Evaristo en medio de sus compañeros

Tras 5 años en aquella mina desempeñando cargos como perforista, capataz y finalmente guardia de seguridad, con nostalgia expresa cómo creía que duraría más en ese puesto; sin embargo, la cicatriz en el tobillo de Aniceto, visible al subir la parte inferior del pantalón, nos deja ver la huella de una fractura pasada. Al hacer una inspección en la chimenea de 30 metros de profundidad, su pie quedó atorado en una madera de apoyo y terminó fracturado por una hojalata de mezcla que cayó desde 5 metros de altura. No volvió a ser el mismo tras 7 meses de descanso médico, renunció y se jubiló tras 35 años de experiencia minera.

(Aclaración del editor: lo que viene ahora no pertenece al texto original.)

<file path="config.mk">
export PLATFORM = sky130hd
export DESIGN_NAME = edo_page_ctrl
export DESIGN_NICKNAME = d
export VERILOG_FILES = /design/src/rtl/edo_pkg.sv /design/src/rtl/edo_wait_timer.sv /design/src/rtl/edo_row_tracker.sv /design/src/rtl/edo_page_ctrl.sv
export SDC_FILE = /design/constraint.sdc
export NUM_CORES = 1
export LEC_CHECK = 0
export BUFFER_PORTS_ARGS = -buffer_cell sky130_fd_sc_hd__buf_4
export CORE_ASPECT_RATIO = 1.25
export CORE_MARGIN = 2
export CORE_UTILIZATION = 63
export CTS_BUF_LIST = sky130_fd_sc_hd__clkbuf_4 sky130_fd_sc_hd__clkbuf_8
export CTS_CLUSTER_DIAMETER = 80
export DETAILED_ROUTE_END_ITERATION = 8
export PLACE_DENSITY_LB_ADDON = 0.05
export SYNTH_ARGS = -nofsm -noshare
export SYNTH_HDL_FRONTEND = slang
export SYNTH_SLANG_ARGS = --single-unit
</file>
<file path="constraint.sdc">
create_clock -name clk -period 3.85 [get_ports clk]
set_input_delay 0 -clock clk [delete_from_list [all_inputs] [get_ports clk]]
set_output_delay 0 -clock clk [all_outputs]
set_load 0.02 [all_outputs]
</file>
<file path="src/rtl/edo_pkg.sv">
package edo_pkg;
    typedef enum logic [2:0] {
        ST_IDLE,   // row closed, waiting
        ST_RCD,    // row strobe low, waiting out row-to-column delay
        ST_COL,    // column address and command set up
        ST_CAS,    // column strobe low
        ST_CP,     // column precharge, read data sampled at its end
        ST_OPEN,   // row open, waiting
        ST_PRE     // row precharge
    } edo_state_e;
endpackage

</file>
<file path="src/rtl/edo_wait_timer.sv">
module edo_wait_timer #(
    parameter int W = 4
) (
    input  logic         clk,
    input  logic         rst_n,
    input  logic         load_i,
    input  logic [W-1:0] value_i,
    output logic         done_o
);
    logic [W-1:0] cnt_d, cnt_q;

    always_comb begin
        if (load_i)
            cnt_d = value_i;
        else if (cnt_q != '0)
            cnt_d = cnt_q - 1'b1;
        else
            cnt_d = cnt_q;
    end

    always_ff @(posedge clk) begin
        if (!rst_n) cnt_q <= '0;
        else        cnt_q <= cnt_d;
    end

    assign done_o = (cnt_q == '0);
endmodule

</file>
<file path="src/rtl/edo_row_tracker.sv">
module edo_row_tracker #(
    parameter int ROW_W  = 10,
    parameter int CNT_W  = 15,
    parameter int LIMIT  = 10000,
    parameter int MARGIN = 6
) (
    input  logic             clk,
    input  logic             rst_n,
    input  logic             ras_low_i,
    input  logic             load_i,
    input  logic [ROW_W-1:0] load_row_i,
    input  logic [ROW_W-1:0] cmp_row_i,
    output logic             hit_o,
    output logic             budget_ok_o
);
    localparam logic [CNT_W-1:0] THRESH  = CNT_W'(LIMIT - MARGIN);
    localparam logic [CNT_W-1:0] CNT_TOP = '1;

    logic [CNT_W-1:0] cnt_d, cnt_q;
    logic [ROW_W-1:0] row_d, row_q;

    always_comb begin
        if (!ras_low_i)
            cnt_d = '0;
        else if (cnt_q == CNT_TOP)
            cnt_d = cnt_q;
        else
            cnt_d = cnt_q + 1'b1;
        row_d = load_i ? load_row_i : row_q;
    end

    always_ff @(posedge clk) begin
        if (!rst_n) begin
            cnt_q <= '0;
            row_q <= '0;
        end else begin
            cnt_q <= cnt_d;
            row_q <= row_d;
        end
    end

    assign hit_o       = ras_low_i && (row_q == cmp_row_i);
    assign budget_ok_o = (cnt_q < THRESH);
endmodule

</file>
<file path="src/rtl/edo_page_ctrl.sv">
module edo_page_ctrl
    import edo_pkg::*;
#(
    parameter int ROW_W  = 10,
    parameter int COL_W  = 10,
    parameter int DATA_W = 16,
    parameter int T_RCD  = 2,
    parameter int T_CAS  = 2,
    parameter int T_CP   = 1,
    parameter int T_RP   = 2,
    parameter int T_RASP = 10000
) (
    input  logic                         clk,
    input  logic                         rst_n,
    input  logic                         req_valid,
    output logic                         req_ready,
    input  logic [ROW_W+COL_W-1:0]       req_addr,
    input  logic                         req_write,
    input  logic [1:0]                   req_be,
    input  logic [DATA_W-1:0]            req_wdata,
    output logic                         rd_valid,
    output logic [DATA_W-1:0]            rd_data,
    output logic                         mem_ras_n,
    output logic                         mem_ucas_n,
    output logic                         mem_lcas_n,
    output logic                         mem_we_n,
    output logic                         mem_oe_n,
    output logic [((ROW_W > COL_W) ? ROW_W : COL_W)-1:0] mem_addr,
    output logic [DATA_W-1:0]            mem_dq_out,
    output logic                         mem_dq_oe,
    input  logic [DATA_W-1:0]            mem_dq_in
);
    localparam int ADDR_W      = ROW_W + COL_W;
    localparam int MUX_W       = (ROW_W > COL_W) ? ROW_W : COL_W;
    localparam int TMAX_A      = (T_RCD > T_CAS) ? T_RCD : T_CAS;
    localparam int TMAX_B      = (T_CP > T_RP) ? T_CP : T_RP;
    localparam int TMR_MAX     = (TMAX_A > TMAX_B) ? TMAX_A : TMAX_B;
    localparam int TMR_W       = $clog2(TMR_MAX + 1);
    localparam int RASP_W      = $clog2(T_RASP + 1) + 1;
    localparam int PAGE_MARGIN = T_CAS + T_CP + 3;

    typedef struct packed {
        edo_state_e        state;
        logic              ras_n;
        logic              ucas_n;
        logic              lcas_n;
        logic              we_n;
        logic              oe_n;
        logic [MUX_W-1:0]  addr;
        logic [DATA_W-1:0] dq_out;
        logic              dq_oe;
        logic              rd_valid;
        logic [DATA_W-1:0] rd_data;
        logic              pending;
        logic [ADDR_W-1:0] r_addr;
        logic              r_write;
        logic [1:0]        r_be;
        logic [DATA_W-1:0] r_wdata;
    } ctl_t;

    ctl_t q, d;

    logic              t_load, t_done;
    logic [TMR_W-1:0]  t_val;
    logic              row_load, row_hit, budget_ok;
    logic [ROW_W-1:0]  row_val;

    // Capture an incoming request into the held copy.
    function automatic ctl_t take_req(input ctl_t s, input logic [ADDR_W-1:0] a,
                                      input logic w, input logic [1:0] b,
                                      input logic [DATA_W-1:0] wd);
        ctl_t r = s;
        r.r_addr  = a;
        r.r_write = w;
        r.r_be    = b;
        r.r_wdata = wd;
        return r;
    endfunction

    // Column setup cycle: column on the bus, command pins one cycle ahead of the strobe.
    function automatic ctl_t col_setup(input ctl_t s);
        ctl_t r = s;
        r.state = ST_COL;
        r.addr  = MUX_W'(s.r_addr[COL_W-1:0]);
        if (s.r_write) begin
            r.we_n   = 1'b0;
            r.oe_n   = 1'b1;
            r.dq_oe  = 1'b1;
            r.dq_out = s.r_wdata;
        end else begin
            r.we_n  = 1'b1;
            r.oe_n  = 1'b0;
            r.dq_oe = 1'b0;
        end
        return r;
    endfunction

    always_comb begin
        d          = q;
        d.rd_valid = 1'b0;
        t_load     = 1'b0;
        t_val      = '0;
        row_load   = 1'b0;
        row_val    = q.r_addr[ADDR_W-1:COL_W];
        unique case (q.state)
            ST_IDLE: begin
                if (req_valid) begin
                    d        = take_req(d, req_addr, req_write, req_be, req_wdata);
                    d.state  = ST_RCD;
                    d.ras_n  = 1'b0;
                    d.addr   = MUX_W'(req_addr[ADDR_W-1:COL_W]);
                    t_load   = 1'b1;
                    t_val    = TMR_W'(T_RCD - 1);
                    row_load = 1'b1;
                    row_val  = req_addr[ADDR_W-1:COL_W];
                end
            end
            ST_RCD: begin
                if (t_done) d = col_setup(q);
            end
            ST_COL: begin
                d.state  = ST_CAS;
                d.ucas_n = !q.r_be[1];
                d.lcas_n = !q.r_be[0];
                t_load   = 1'b1;
                t_val    = TMR_W'(T_CAS - 1);
            end
            ST_CAS: begin
                if (t_done) begin
                    d.state  = ST_CP;
                    d.ucas_n = 1'b1;
                    d.lcas_n = 1'b1;
                    d.we_n   = 1'b1;
                    d.dq_oe  = 1'b0;
                    t_load   = 1'b1;
                    t_val    = TMR_W'(T_CP - 1);
                end
            end
            ST_CP: begin
                if (t_done) begin
                    d.state = ST_OPEN;
                    d.oe_n  = 1'b1;
                    if (!q.r_write) begin
                        d.rd_valid = 1'b1;
                        d.rd_data  = mem_dq_in;
                    end
                end
            end
            ST_OPEN: begin
                if (!budget_ok) begin
                    d.state   = ST_PRE;
                    d.ras_n   = 1'b1;
                    d.pending = 1'b0;
                    t_load    = 1'b1;
                    t_val     = TMR_W'(T_RP - 1);
                end else if (req_valid) begin
                    d = take_req(d, req_addr, req_write, req_be, req_wdata);
                    if (row_hit) begin
                        d = col_setup(d);
                    end else begin
                        d.state   = ST_PRE;
                        d.ras_n   = 1'b1;
                        d.pending = 1'b1;
                        t_load    = 1'b1;
                        t_val     = TMR_W'(T_RP - 1);
                    end
                end
            end
            ST_PRE: begin
                if (t_done) begin
                    if (q.pending) begin
                        d.state   = ST_RCD;
                        d.ras_n   = 1'b0;
                        d.pending = 1'b0;
                        d.addr    = MUX_W'(q.r_addr[ADDR_W-1:COL_W]);
                        t_load    = 1'b1;
                        t_val     = TMR_W'(T_RCD - 1);
                        row_load  = 1'b1;
                    end else begin
                        d.state = ST_IDLE;
                    end
                end
            end
            default: d.state = ST_IDLE;
        endcase
    end

    always_ff @(posedge clk) begin
        if (!rst_n) begin
            q        <= '0;
            q.ras_n  <= 1'b1;
            q.ucas_n <= 1'b1;
            q.lcas_n <= 1'b1;
            q.we_n   <= 1'b1;
            q.oe_n   <= 1'b1;
        end else begin
            q <= d;
        end
    end

    edo_wait_timer #(.W(TMR_W)) u_timer (
        .clk     (clk),
        .rst_n   (rst_n),
        .load_i  (t_load),
        .value_i (t_val),
        .done_o  (t_done)
    );

    edo_row_tracker #(
        .ROW_W  (ROW_W),
        .CNT_W  (RASP_W),
        .LIMIT  (T_RASP),
        .MARGIN (PAGE_MARGIN)
    ) u_rows (
        .clk         (clk),
        .rst_n       (rst_n),
        .ras_low_i   (!q.ras_n),
        .load_i      (row_load),
        .load_row_i  (row_val),
        .cmp_row_i   (req_addr[ADDR_W-1:COL_W]),
        .hit_o       (row_hit),
        .budget_ok_o (budget_ok)
    );

    assign req_ready  = (q.state == ST_IDLE) || ((q.state == ST_OPEN) && budget_ok);
    assign rd_valid   = q.rd_valid;
    assign rd_data    = q.rd_data;
    assign mem_ras_n  = q.ras_n;
    assign mem_ucas_n = q.ucas_n;
    assign mem_lcas_n = q.lcas_n;
    assign mem_we_n   = q.we_n;
    assign mem_oe_n   = q.oe_n;
    assign mem_addr   = q.addr;
    assign mem_dq_out = q.dq_out;
    assign mem_dq_oe  = q.dq_oe;
endmodule

</file>
==> summary.txt <==
Logic synthesis
  • Yosys reg bits: 119
  • Post-Syn Area: 6400 µm²
  • Ys async rst share: 0%
  • Post-synth EDFFs: 0
  • Syn avg cell area: 7.77 µm²
  • Post-synthesis sequential area ratio: 37.2%
  • Top_reg_cell synth: dfxtp_1
  • Gate Count Post-Synth: 823
  • Yosys Warn Count: 0
  • Net Count, Synth: 883
  • Unique masters post-synth: 58

Global route
  • Met1 Use GR: 39.0%
  • Antenna violations before repair: 0
  • Vias in the first global route: 6,150
  • Busiest grt layer: met2
  • First-pass GRT wire length: 29,100 µm
  • Largest net degree at the start of global routing: 61
  • GRT met3 Usage: 6.39%
  • GRT Total Usage: 33.3%
  • M2 GR Usage: 57.8%
  • GRT overflow: 0

STA
  • Final number of hold-violating endpoints: 0
  • F_max: 326 MHz
  • Final setup margin: 0.787 ns
  • Slew Viols, Final: 0
  • Ratio of final minimum period to clock period: 79.6%
  • Setup TNS Final: 0 ns
  • Slew @ Worst Pin: 1.17 ns
  • Minimum clock period: 3.06 ns
  • Worst Skew: 0.0136 ns
  • Final setup viols: 0
  • RSZ-0062 raised after global routing: false
  • Max_slew headroom: 21.7%

Worst setup path
  • Req. time, crit path: 3.85 ns
  • Startpoint class of the critical path: flip-flop
  • Critical Path AT: 3.06 ns
  • Reg-to-reg critical path startpoint: u_timer.cnt_q[0]
  • Flop-to-flop setup slack: 1.00 ns
  • Worst R2R Path Depth: 5
  • Crit Path Class: reg2out
  • Reg2Reg Capture Point: u_rows.row_q[3]
  • CP max FO: 21
  • Crit. End Element: primary output

CTS
  • Worst skew pair latency: 0.44 ns
  • Clock tree sinks: 119
  • CTS resizes: 0
  • Clock Tree Root: clkbuf_8
  • Inserted Clock Buffers: 17
  • H-tree depth: 4
  • Bufs on Longest Clock Path: 2
  • Clock-pin slew on the worst setup and hold paths: 0.07 ns
  • CTS tree: yes

Drt
  • DRT Pass-1 Iters: 6
  • Total number of vias: 6,700
  • Via density: 6.41
  • Antenna-violating nets left: 0
  • Final wirelength: 18,700 µm
  • DRC Markers: 0
  • DRT iter0 DRCs: 628
  • WL per Instance: 17.9 µm

Die
  • Placeable Area: 10,000 µm²
  • Starting Density: 63.9%
  • Num rows: 41
  • I/O pin cnt: 108
  • Die Y: 117 µm
  • Die X: 94.1 µm
  • Die area: 11,000 µm²

Pwr
  • Switching Share: 38.6%
  • Reg power frac: 36.7%
  • Clock power share: 26.1%
  • Switching power: 1.80 mW
  • Maximum vdd drop: 0.388 mV
  • P_int: 2.86 mW
  • Power Density: 597 nW/µm²
  • Leakage: 3.04 nW
  • Comb pwr share: 37.2%

Status
  • Status: completed

Finish
  • Antenna diodes: 0
  • NumNets Final: 964
  • Area grow syn2layout: 22.1%
  • Finished Core Util: 78.1%
  • Share of cells above drive strength 1: 18.0%

Worst hold path
  • Hold Path Origin: req_valid
  • Hold path cells: 3
  • Min-Delay Endpoint: q[90]
  • Hold Crit Class: in2reg

Placement
  • Port bufs: 107
  • Pre-CTS setup slack: 1.06 ns
  • Hpwl dp: 11,500 µm
  • Placer Congestion: 0.835

Job
  • Max-Cap Viols: 0
==> cells in the mapped netlist (13+ instances only) <==
master / number / area share (%)
clkbuf_1: 51 / 3.0
and2_1: 20 / 2.0
a31oi_1: 20 / 2.0
buf_4: 44 / 5.2
xor2_1: 14 / 1.9
o21ai_0: 47 / 3.7
nand3_1: 91 / 7.1
a21oi_1: 87 / 6.8
nand2_1: 111 / 6.5
nor2_1: 30 / 1.8
dfxtp_1: 119 / 37
a211oi_1: 13 / 1.5
a222oi_1: 16 / 2.5
mux2i_1: 22 / 3.4
==> layout by cell type (no fill, tap or decap), drive strengths merged, types with 4 or more instances in the layout <==
cell type and count:
or3 8, clkinv 5, a32oi 5, nand2b 6, nor2 30, o211ai 7
mux2i 22, clkbuf 23, a211oi 13, xor2 14, buf 120, nor3 7
inv 8, nand2 111, dlygate4sd3 56, nor2b 4, a222oi 16, nand3 91
a22oi 10, and3 5, o21ai 61, dfxtp 119, a21oi 87, a31oi 20
and2 20
==> state kept, by name, summed over array words and instances, names as in the netlist <==
name           flops
mem_dq_oe          1
rd_data           16
mem_ras_n          1
mem_lcas_n         1
u_rows.row_q      10
mem_dq_out        16
q                 43
mem_oe_n           1
u_timer.cnt_q      2
mem_addr          10
u_rows.cnt_q      15
mem_we_n           1
rd_valid           1
mem_ucas_n         1
==> cells by family after synthesis <==
kind of cell	count (synthesis)	share of synthesized area [%]
AOI/OAI and AO/OA	239	23.4
xor gates and xnor gates	15	2.05
adders and majority gates	2	0.391
buffers and inverters	122	10.6
DFF	119	37.2
muxes	22	3.44
and+or+nand+nor	304	22.9
==> critical path, cell delays in order, from the launching register on <==
cell and delay (ns):
dfxtp_1 0.37, o21ai_0 0.18, nor4b_2 0.75, o21a_1 0.75, nand3_1 0.16, a21oi_1 0.22
buf_4 0.19
==> what timing repair did <==
item,in CTS,in global routing
hold buffers,56,0
hold endpoints to repair,85,0
setup buffers,0,0
==> per-stage QoR <==
step / cell area, µm² / instances / hold slack [ns] / total power [mW]
2_1_floorplan: 6400 / 823 / 0.136 / 2.97
3_3_place_gp: 6830 / 958 / 0.248 / 3.30
3_5_place_dp: 6830 / 958 / 0.260 / 3.38
4_1_cts: 7810 / 1046 / 0.00442 / 4.62
5_1_grt: 7810 / 1046 / 0.0354 / 4.89
6_report: 7810 / 1046 / 0.0345 / 4.66
==> layer usage <==
metal / up-vias / part of all wire [%] / routed length (µm)
met5: - / 0 / 0
met4: 0 / 3.5 / 660
met3: 70 / 6.7 / 1250
met2: 349 / 51 / 9540
met1: 3180 / 39 / 7250
li1: 3101 / - / -
==> how the worst max path moves through the flow <==
| stage | start | endpoint | slack (ns) | cells past startpoint |
|---|---|---|---|---|
| 4_1_cts | u_rows.cnt_q[1] | req_ready | 0.81 | 6 |
| 2_1_floorplan | u_timer.cnt_q[0] | mem_dq_out[0] | 1.84 | 8 |
| 5_1_grt | u_rows.cnt_q[1] | req_ready | 0.58 | 6 |
| 3_3_place_gp | u_rows.cnt_q[1] | q[91] | 1.18 | 5 |
| 3_5_place_dp | u_timer.cnt_q[0] | u_rows.row_q[2] | 1.06 | 5 |
| 6_report | u_rows.cnt_q[1] | req_ready | 0.79 | 6 |
==> power groups by stage <==
stage | Sequential, mW | Clock, mW | Combinational (mW)
after floorplan | 1.63 | 0 | 1.34
after global placement | 1.71 | 0 | 1.59
after detailed placement | 1.72 | 0 | 1.65
after CTS | 1.70 | 1.22 | 1.70
after global routing | 1.74 | 1.27 | 1.88
final | 1.71 | 1.22 | 1.73
==> area by class of cell <==
class / count / area, µm²
flip-flops and latches: 119 / 2380
clock inverters: 9 / 123
well taps: 129 / 161
clock buffers: 23 / 298
multi-input cells: 582 / 3350
fillers: 703 / 2190
inverters: 8 / 30.0
repair buffers: 176 / 1460
Power figures use the tool's default switching activity.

Al preguntarle si se arrepiente de todos esos años bajo tierra, Aniceto, sosteniendo su casco con la dignidad de quien ha labrado su propio destino y con los ojos llenos de memorias, responde con un orgullo que trasciende la adversidad: “¿Arrepentido de mi dedicación y experiencia?, jamás”.
(*) Producto del curso de Periodismo Interpretativo de Estudiantes del IV Semestre de la Facultad de Ciencias de la Comunicación de la Universidad Nacional del Centro del Perú.